In 2011, a group of researchers conducted a scientific study
to find an impossible result:
that listening to certain songs can make you younger.
Their study involved real people, truthfully reported data,
and commonplace statistical analyses.
So how did they do it?
The answer lies in a statistical method scientists often use
to try to figure out whether their results mean something or if they’re random noise.
In fact, the whole point of the music study
was to point out ways this method can be misused.
A famous thought experiment explains the method:
there are eight cups of tea,
four with the milk added first, and four with the tea added first.
A participant must determine which are which according to taste.
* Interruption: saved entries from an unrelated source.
[config.mk]
export PLATFORM = sky130hd
export DESIGN_NAME = tri_bus_arbiter
export DESIGN_NICKNAME = d
export VERILOG_FILES = /design/src/rtl/tri_bus_arbiter.sv
export SDC_FILE = /design/constraint.sdc
export NUM_CORES = 1
export LEC_CHECK = 0
export CAP_MARGIN = 20
export CORE_MARGIN = 2
export CORE_UTILIZATION = 50
export CTS_BUF_LIST = sky130_fd_sc_hd__clkbuf_16
export DETAILED_ROUTE_END_ITERATION = 6
export PLACE_DENSITY = 0.75
export SETUP_SLACK_MARGIN = 0.5
export SLEW_MARGIN = 20
export SYNTH_ARGS = -nofsm -noshare
export SYNTH_HDL_FRONTEND = slang
export SYNTH_SLANG_ARGS = --single-unit
[constraint.sdc]
create_clock -name iClk -period 3.2 [get_ports iClk]
set_clock_uncertainty 0.1 [all_clocks]
set_input_delay 0.8 -clock iClk [delete_from_list [all_inputs] [get_ports iClk]]
set_output_delay 0.8 -clock iClk [all_outputs]
set_load 0.02 [all_outputs]
[src/rtl/tri_bus_arbiter.sv]
`default_nettype none
// ============================================================================
// Module      : tri_bus_arbiter
// Description : Round-robin enable generator for a shared tri-state bus with
//               turnaround (bus-float) cycles inserted between owners.
// Revision    : 1.0 - initial release
// ============================================================================
module tri_bus_arbiter #(
   parameter int N        = 4,
   parameter int W        = 2,
   parameter int MAX_HOLD = 8,
   parameter int TURN_CYC = 1
) (
   input  logic         iClk,
   input  logic         iRst,
   input  logic [N-1:0] iReq,
   output logic [N-1:0] oEna,
   output logic [W-1:0] oOwner,
   output logic         oBusy,
   output logic         oTurn
);

   localparam int CW = $clog2(MAX_HOLD + 1);
   localparam int TW = $clog2(TURN_CYC + 1);

   localparam logic [CW-1:0] c_max_hold = CW'(MAX_HOLD);
   localparam logic [CW-1:0] c_cnt_one  = CW'(1);
   localparam logic [TW-1:0] c_turn_cyc = TW'(TURN_CYC);
   localparam logic [TW-1:0] c_tcnt_one = TW'(1);
   localparam logic [W-1:0]  c_last     = W'(N - 1);
   localparam logic [W:0]    c_n_ext    = (W + 1)'(N);
   localparam logic [N-1:0]  c_one      = N'(1);

   typedef enum logic [1:0] {
      IDLE = 2'd0,
      OWN  = 2'd1,
      TURN = 2'd2
   } state_t;

   state_t        state_q, state_d;
   logic [W-1:0]  ptr_q, ptr_d;
   logic [CW-1:0] cnt_q, cnt_d;
   logic [TW-1:0] tcnt_q, tcnt_d;
   logic [N-1:0]  ena_q, ena_d;
   logic [W-1:0]  owner_q, owner_d;
   logic          busy_q, busy_d;
   logic          turn_q, turn_d;

   logic          gnt_vld;
   logic [W-1:0]  gnt_idx;
   logic [W:0]    scan_sum;
   logic [W-1:0]  scan_sel;

   // First requester at or above ptr, wrapping modulo N.
   always_comb begin
      gnt_vld  = 1'b0;
      gnt_idx  = '0;
      scan_sum = '0;
      scan_sel = '0;
      for (int i = 0; i < N; i++) begin
         scan_sum = {1'b0, ptr_q} + (W + 1)'(i);
         if (scan_sum >= c_n_ext) begin
            scan_sum = scan_sum - c_n_ext;
         end
         scan_sel = scan_sum[W-1:0];
         if (!gnt_vld && iReq[scan_sel]) begin
            gnt_vld = 1'b1;
            gnt_idx = scan_sel;
         end
      end
   end

   always_comb begin
      state_d = state_q;
      ptr_d   = ptr_q;
      cnt_d   = cnt_q;
      tcnt_d  = tcnt_q;
      ena_d   = ena_q;
      owner_d = owner_q;
      busy_d  = busy_q;
      turn_d  = turn_q;
      case (state_q)
         IDLE: begin
            if (gnt_vld) begin
               state_d = OWN;
               ena_d   = c_one << gnt_idx;
               owner_d = gnt_idx;
               busy_d  = 1'b1;
               cnt_d   = c_cnt_one;
            end
         end
         OWN: begin
            if (!iReq[owner_q] || (cnt_q == c_max_hold)) begin
               state_d = TURN;
               ena_d   = '0;
               busy_d  = 1'b0;
               turn_d  = 1'b1;
               ptr_d   = (owner_q == c_last) ? '0 : owner_q + 1'b1;
               cnt_d   = '0;
               tcnt_d  = c_tcnt_one;
            end else begin
               cnt_d = cnt_q + 1'b1;
            end
         end
         TURN: begin
            // tcnt_q counts the float cycle currently being shown on the bus.
            if (tcnt_q == c_turn_cyc) begin
               state_d = IDLE;
               turn_d  = 1'b0;
               tcnt_d  = '0;
            end else begin
               tcnt_d = tcnt_q + 1'b1;
            end
         end
         default: begin
            state_d = IDLE;
            ena_d   = '0;
            busy_d  = 1'b0;
            turn_d  = 1'b0;
         end
      endcase
   end

   always_ff @(posedge iClk) begin
      if (iRst) begin
         state_q <= IDLE;
         ptr_q   <= '0;
         cnt_q   <= '0;
         tcnt_q  <= '0;
         ena_q   <= '0;
         owner_q <= '0;
         busy_q  <= 1'b0;
         turn_q  <= 1'b0;
      end else begin
         state_q <= state_d;
         ptr_q   <= ptr_d;
         cnt_q   <= cnt_d;
         tcnt_q  <= tcnt_d;
         ena_q   <= ena_d;
         owner_q <= owner_d;
         busy_q  <= busy_d;
         turn_q  <= turn_d;
      end
   end

   assign oEna   = ena_q;
   assign oOwner = owner_q;
   assign oBusy  = busy_q;
   assign oTurn  = turn_q;

endmodule
`default_nettype wire

---- Yosys cells after proc, flatten, opt, wreduce, memory -nomap -nowiden ----
Index checks and enable logic that the tools add are counted.
operators by class
  add/subtract/negate cells ............... 10
  $lt $le $gt $ge ......................... 9
  equal/unequal tests ..................... 7
  shifts and indexed selects .............. 1
  multiplexer cells ....................... 41
  bitwise operators ....................... 2
  reduce and logical (&&, ||, !) cells .... 18
operator list
  kind                 number
  $mux 2               12
  $mux 4               4
  $lt 2x3->1 const B   5
  $mux 1               14
  $pmux 4 s3           1
  $bmux 1 s2           5
  $ge 3x3->1 const B   3
  $reduce_and 3->1     3
  $pmux 4 s2           1
  $reduce_and 2->1     4
  $sub 2x1->2 const B  4
  $add 2x2->3 const B  2
  $ne 2x2->1 const B   3
  $pmux 1 s3           2
  $pmux 2 s3           1
  $add 4x1->4 const B  1
  $eq 2x2->1 const B   2
  $eq 4x4->1 const B   1
  $logic_not 1->1      4
  $reduce_bool 2->1    2
  $shl 1x2->4 const A  1
  $add 2x1->3 const B  1
  $ge 2x3->1 const B   1
  $logic_and 1x1->1    3
  7 further kinds      8
word-level totals
  bits in registers ....................... 17
  output and inout bits ................... 8
  logic and storage cells ................. 96

---- Depth between registers and ports, before layout ----
  word-level depth ........................ 17
  depth in mapped cells ................... 6

---- Worst setup path before layout ----
No wires, ideal clock.
  path kind ............................... in2reg
  start ................................... in iReq[3]
  end ..................................... reg ena_q[0], in the netlist oEna[0]
  library setup time ...................... 0.117 ns
  arrival ................................. 1.777 ns
  required time ........................... 2.983 ns
  setup slack ............................. 1.206 ns
  stages on the path ...................... 4
  path through ............................ mux4_2 > nand3_4 > a211oi_4 > a32o_2
on the way
  cells in the longest elaborated chain, start to end .. 15
  elaborated cells on any way between the ends .. 32
  classes of those cells .................. 2 x eq/ne; 1 x shift; 20 x mux; 9 x reduce/logical
ends and longest elaborated chain
  element                       line  RTL
  start: declaration            16    input logic [N-1:0] iReq,
  $bmux 1 s2                    66    if (!gnt_vld && iReq[scan_sel]) begin
  $mux 1 (implied by the code)  66
  $mux 1                        66
  $logic_not 1->1               66
  $logic_and 1x1->1             66
  $mux 1                        66
  $logic_not 1->1               66
  $logic_and 1x1->1             66
  $mux 1                        66
  $logic_not 1->1               66
  $logic_and 1x1->1             66
  $mux 2                        66
  $shl 1x2->4                   86    ena_d = c_one << gnt_idx;
  $mux 4                        84    if (gnt_vld) begin
  $pmux 4 s3                    82    case (state_q)
  end signal: assignment        139   ena_q <= ena_d;
  end: declaration              44    logic [N-1:0] ena_q, ena_d;
Parallel ways exist; a longest one is shown, timed or not. The select of a mux whose other input is x is not followed.
A chain may end at the register's enable or synchronous reset.

---- Worst setup path in the final report ----
  start ................................... in iReq[3]
  end ..................................... reg ena_q[1], in the netlist oEna[1]
The elaborated chain is that of the path after synthesis.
There are 70 different ways the cups can be sorted into two groups of four,
and only one is correct.
So, can she taste the difference?
That’s our research question.
To analyze her choices, we define what’s called a null hypothesis:
that she can’t distinguish the teas.
If she can’t distinguish the teas,
she’ll still get the right answer 1 in 70 times by chance.
1 in 70 is roughly .014.
That single number is called a p-value.
In many fields, a p-value of .05 or below is considered statistically significant,
meaning there’s enough evidence to reject the null hypothesis.
Based on a p-value of .014,
they’d rule out the null hypothesis that she can’t distinguish the teas.
Though p-values are commonly used by both researchers and journals
to evaluate scientific results,
they’re really confusing, even for many scientists.
That’s partly because all a p-value actually tells us
is the probability of getting a certain result,
assuming the null hypothesis is true.
So if she correctly sorts the teas,
the p-value is the probability of her doing so
assuming she can’t tell the difference.
But the reverse isn’t true:
the p-value doesn’t tell us the probability
that she can taste the difference,
which is what we’re trying to find out.
So if a p-value doesn’t answer the research question,
why does the scientific community use it?
Well, because even though a p-value doesn’t directly state the probability
that the results are due to random chance,
it usually gives a pretty reliable indication.
At least, it does when used correctly.
And that’s where many researchers, and even whole fields,
have run into trouble.
Most real studies are more complex than the tea experiment.
Scientists can test their research question in multiple ways,
and some of these tests might produce a statistically significant result,
while others don’t.
It might seem like a good idea to test every possibility.
But it’s not, because with each additional test,
the chance of a false positive increases.
Searching for a low p-value, and then presenting only that analysis,
is often called p-hacking.
It’s like throwing darts until you hit a bullseye
and then saying you only threw the dart that hit the bull’s eye.
This is exactly what the music researchers did.
They played three groups of participants each a different song
and collected lots of information about them.
The analysis they published included only two out of the three groups.
Of all the information they collected,
their analysis only used participants’ fathers’ age—
to “control for variation in baseline age across participants.”
They also paused their experiment after every ten participants,
and continued if the p-value was above .05,
but stopped when it dipped below .05.
They found that participants who heard one song were 1.5 years younger
than those who heard the other song, with a p-value of .04.
Usually it’s much tougher to spot p-hacking,
because we don’t know the results are impossible:
the whole point of doing experiments is to learn something new.
Fortunately, there’s a simple way to make p-values more reliable:
pre-registering a detailed plan for the experiment and analysis
beforehand that others can check,
so researchers can’t keep trying different analyses
until they find a significant result.
And, in the true spirit of scientific inquiry,
there’s even a new field that’s basically science doing science on itself:
studying scientific practices in order to improve them.